• **ASSIGNED TASK**
Look through the lines below for the word "seconds", and copy every line that has it.

• **PROVIDED RECORDS**
##########

--- config.mk ---
export PLATFORM = sky130hd
export DESIGN_NAME = traffic_phase_ctrl
export DESIGN_NICKNAME = d
export VERILOG_FILES = /design/src/rtl/traffic_pkg.sv /design/src/rtl/phase_timer.sv /design/src/rtl/traffic_phase_ctrl.sv
export SDC_FILE = /design/constraint.sdc
export NUM_CORES = 1
export LEC_CHECK = 0
export BUFFER_PORTS_ARGS = -buffer_cell sky130_fd_sc_hd__buf_2
export CAP_MARGIN = 20
export CORE_ASPECT_RATIO = 0.9
export CORE_MARGIN = 2
export CORE_UTILIZATION = 45
export CTS_CLUSTER_SIZE = 10
export DETAILED_ROUTE_END_ITERATION = 10
export PLACE_DENSITY = 0.73
export SYNTH_ARGS = -nofsm -noshare
export SYNTH_HDL_FRONTEND = slang
export SYNTH_SLANG_ARGS = --single-unit
--- constraint.sdc ---
create_clock -name clk -period 1.7 [get_ports clk]
set_input_delay 0.425 -clock clk [delete_from_list [all_inputs] [get_ports clk]]
set_output_delay 0.425 -clock clk [all_outputs]
set_load 0.03 [all_outputs]
--- src/rtl/traffic_pkg.sv ---
// Shared types and constants for the traffic phase sequencer.
// Optional feature macro: TRAFFIC_NIGHT_FLASH_EN adds the FLASH phase.
package traffic_pkg;

  typedef enum logic [2:0] {
    RED_NS    = 3'd0,
    NS_GREEN  = 3'd1,
    NS_YELLOW = 3'd2,
    RED_EW    = 3'd3,
    EW_GREEN  = 3'd4,
    EW_YELLOW = 3'd5
`ifdef TRAFFIC_NIGHT_FLASH_EN
    ,
    FLASH     = 3'd6
`endif
  } phase_e;

  typedef logic [2:0] light_t;

  localparam light_t LIGHT_RED    = 3'b100;
  localparam light_t LIGHT_YELLOW = 3'b010;
  localparam light_t LIGHT_GREEN  = 3'b001;
  localparam light_t LIGHT_OFF    = 3'b000;

  // Fixed phase ring; anything outside the ring restarts at RED_NS.
  function automatic phase_e next_phase(input phase_e p);
    case (p)
      RED_NS:    return NS_GREEN;
      NS_GREEN:  return NS_YELLOW;
      NS_YELLOW: return RED_EW;
      RED_EW:    return EW_GREEN;
      EW_GREEN:  return EW_YELLOW;
      default:   return RED_NS;
    endcase
  endfunction

endpackage

--- src/rtl/phase_timer.sv ---
// Loadable down-counter holding the seconds remaining in the current phase (minus one).
module phase_timer #(
  parameter int           W       = 2,
  parameter logic [W-1:0] RST_VAL = '0
) (
  input  logic         clk,
  input  logic         rst_n,
  input  logic         load,
  input  logic [W-1:0] load_val,
  input  logic         dec,
  output logic [W-1:0] rem,
  output logic         zero
);

  // Load has priority over decrement; the count only moves on a qualified tick.
  always_ff @(posedge clk or negedge rst_n) begin
    // NOTE: sequential state uses non-blocking assignments so every flop samples pre-edge values.
    if (!rst_n)    rem <= RST_VAL;
    else if (load) rem <= load_val;
    else if (dec)  rem <= rem - W'(1);
  end

  assign zero = (rem == '0);

endmodule

--- src/rtl/traffic_phase_ctrl.sv ---
// Two-road phase sequencer: steps the NS/EW light heads through the fixed phase ring
// on each gated 1 s tick and exports the seconds left for the countdown display.
// Optional feature macro: TRAFFIC_NIGHT_FLASH_EN (night_mode input, flashing-yellow FLASH phase).
module traffic_phase_ctrl
  import traffic_pkg::*;
#(
  parameter  int pGREEN_SEC   = 25,
  parameter  int pYELLOW_SEC  = 3,
  parameter  int pALL_RED_SEC = 2,
  localparam int pMAX_SEC     = (pGREEN_SEC > pYELLOW_SEC)
                                ? ((pGREEN_SEC  > pALL_RED_SEC) ? pGREEN_SEC  : pALL_RED_SEC)
                                : ((pYELLOW_SEC > pALL_RED_SEC) ? pYELLOW_SEC : pALL_RED_SEC),
  localparam int W            = $clog2(pMAX_SEC + 1)
) (
  input  logic         clk,
  input  logic         rst_n,
  input  logic         run,
  input  logic         sec_tick,
  input  logic         sec_pre,
`ifdef TRAFFIC_NIGHT_FLASH_EN
  input  logic         night_mode,
`endif
  output logic         cnt_en,
  output light_t       ns_light,
  output light_t       ew_light,
  output logic [W-1:0] sec_left,
  output logic         phase_end
);

  if ((pGREEN_SEC < 1) || (pYELLOW_SEC < 1) || (pALL_RED_SEC < 1)) begin : g_bad_duration
    $error("traffic_phase_ctrl: every phase duration must be at least 1 second");
  end

  phase_e       state, state_nxt;
  logic         load, dec, zero;
  logic [W-1:0] load_val, rem;
`ifdef TRAFFIC_NIGHT_FLASH_EN
  logic         flash_on, flash_on_nxt;
`endif

  // Counter load value for a phase: its duration minus the second already being shown.
  function automatic logic [W-1:0] dur_m1(input phase_e p);
    case (p)
      NS_GREEN, EW_GREEN:   return W'(pGREEN_SEC - 1);
      NS_YELLOW, EW_YELLOW: return W'(pYELLOW_SEC - 1);
      default:              return W'(pALL_RED_SEC - 1);
    endcase
  endfunction

  phase_timer #(
    .W       (W),
    .RST_VAL (W'(pALL_RED_SEC - 1))
  ) u_timer (
    .clk      (clk),
    .rst_n    (rst_n),
    .load     (load),
    .load_val (load_val),
    .dec      (dec),
    .rem      (rem),
    .zero     (zero)
  );

  // Phase register (and flash half-second tracker when night flashing is built in).
  always_ff @(posedge clk or negedge rst_n) begin
    if (!rst_n) begin
      state <= RED_NS;
`ifdef TRAFFIC_NIGHT_FLASH_EN
      flash_on <= 1'b0;
`endif
    end else begin
      state <= state_nxt;
`ifdef TRAFFIC_NIGHT_FLASH_EN
      flash_on <= flash_on_nxt;
`endif
    end
  end

  // Next phase and counter control; only a tick while running moves anything.
  always_comb begin
    // NOTE: every output of this block gets a default first so no path infers a latch.
    state_nxt = state;
    load      = 1'b0;
    load_val  = '0;
    dec       = 1'b0;
`ifdef TRAFFIC_NIGHT_FLASH_EN
    flash_on_nxt = flash_on;
`endif
    if (sec_tick && run) begin
`ifdef TRAFFIC_NIGHT_FLASH_EN
      if (night_mode) begin
        state_nxt    = FLASH;
        load         = 1'b1;
        flash_on_nxt = (state == FLASH) ? !flash_on : 1'b1;
      end else if (state == FLASH) begin
        state_nxt = RED_NS;
        load      = 1'b1;
        load_val  = dur_m1(RED_NS);
      end else
`endif
      if (zero) begin
        state_nxt = next_phase(state);
        load      = 1'b1;
        load_val  = dur_m1(next_phase(state));
      end else begin
        dec = 1'b1;
      end
    end
  end

  // Moore light decode: the road without right of way is always red.
  always_comb begin
    ns_light = LIGHT_RED;
    ew_light = LIGHT_RED;
    case (state)
      NS_GREEN:  ns_light = LIGHT_GREEN;
      NS_YELLOW: ns_light = LIGHT_YELLOW;
      EW_GREEN:  ew_light = LIGHT_GREEN;
      EW_YELLOW: ew_light = LIGHT_YELLOW;
`ifdef TRAFFIC_NIGHT_FLASH_EN
      FLASH: begin
        ns_light = flash_on ? LIGHT_YELLOW : LIGHT_OFF;
        ew_light = flash_on ? LIGHT_YELLOW : LIGHT_OFF;
      end
`endif
      default: ;
    endcase
  end

  // Display and handshake outputs; rem never exceeds pMAX_SEC-1 so rem+1 fits in W bits.
  always_comb begin
    cnt_en    = run;
    sec_left  = rem + W'(1);
    phase_end = run & sec_pre & zero;
`ifdef TRAFFIC_NIGHT_FLASH_EN
    if (state == FLASH) begin
      sec_left  = '0;
      phase_end = 1'b0;
    end
`endif
  end

endmodule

##########

• **ANSWER TO THE PROBLEM**
// Loadable down-counter holding the seconds remaining in the current phase (minus one).
// on each gated 1 s tick and exports the seconds left for the countdown display.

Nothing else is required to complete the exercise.